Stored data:
________________________

[src/rtl/pwm_pkg.sv]
// Shared register map, bit positions and bus widths for the multi-channel Wishbone PWM.
package pwm_pkg;
    localparam int unsigned WB_AW      = 32;
    localparam int unsigned WB_DW      = 32;
    localparam int unsigned WB_SW      = 4;
    localparam int unsigned ADR_W      = 5;
    localparam int unsigned PRESCALE_W = 16;

    localparam logic [ADR_W-1:0] ADR_CTRL     = 5'd0;
    localparam logic [ADR_W-1:0] ADR_PERIOD   = 5'd1;
    localparam logic [ADR_W-1:0] ADR_PRESCALE = 5'd2;
    localparam logic [ADR_W-1:0] ADR_STATUS   = 5'd3;
    localparam logic [ADR_W-1:0] ADR_DUTY0    = 5'd4;

    localparam int unsigned CTRL_EN     = 0;
    localparam int unsigned CTRL_CENTER = 1;
    localparam int unsigned CTRL_IE     = 2;
    localparam int unsigned STATUS_PEND = 0;

    // Field order matches the CTRL bit positions above (en is bit 0).
    typedef struct packed {
        logic ie;
        logic center;
        logic en;
    } ctrl_t;
endpackage

[src/rtl/wb_pwm_mc_if.sv]
// Wishbone slave bundle for the PWM block.
interface wb_pwm_mc_if;
    import pwm_pkg::*;

    logic             wb_stb_i;
    logic             wb_cyc_i;
    logic             wb_we_i;
    logic [WB_AW-1:0] wb_adr_i;
    logic [WB_SW-1:0] wb_sel_i;
    logic [WB_DW-1:0] wb_dat_i;
    logic [WB_DW-1:0] wb_dat_o;
    logic             wb_ack_o;

    modport slave  (input  wb_stb_i, wb_cyc_i, wb_we_i, wb_adr_i, wb_sel_i, wb_dat_i,
                    output wb_dat_o, wb_ack_o);
    modport master (output wb_stb_i, wb_cyc_i, wb_we_i, wb_adr_i, wb_sel_i, wb_dat_i,
                    input  wb_dat_o, wb_ack_o);
endinterface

________________________

### Task prompt
Extract every line of the records above that contains the word "positions".

### Task answer
// Shared register map, bit positions and bus widths for the multi-channel Wishbone PWM.
    // Field order matches the CTRL bit positions above (en is bit 0).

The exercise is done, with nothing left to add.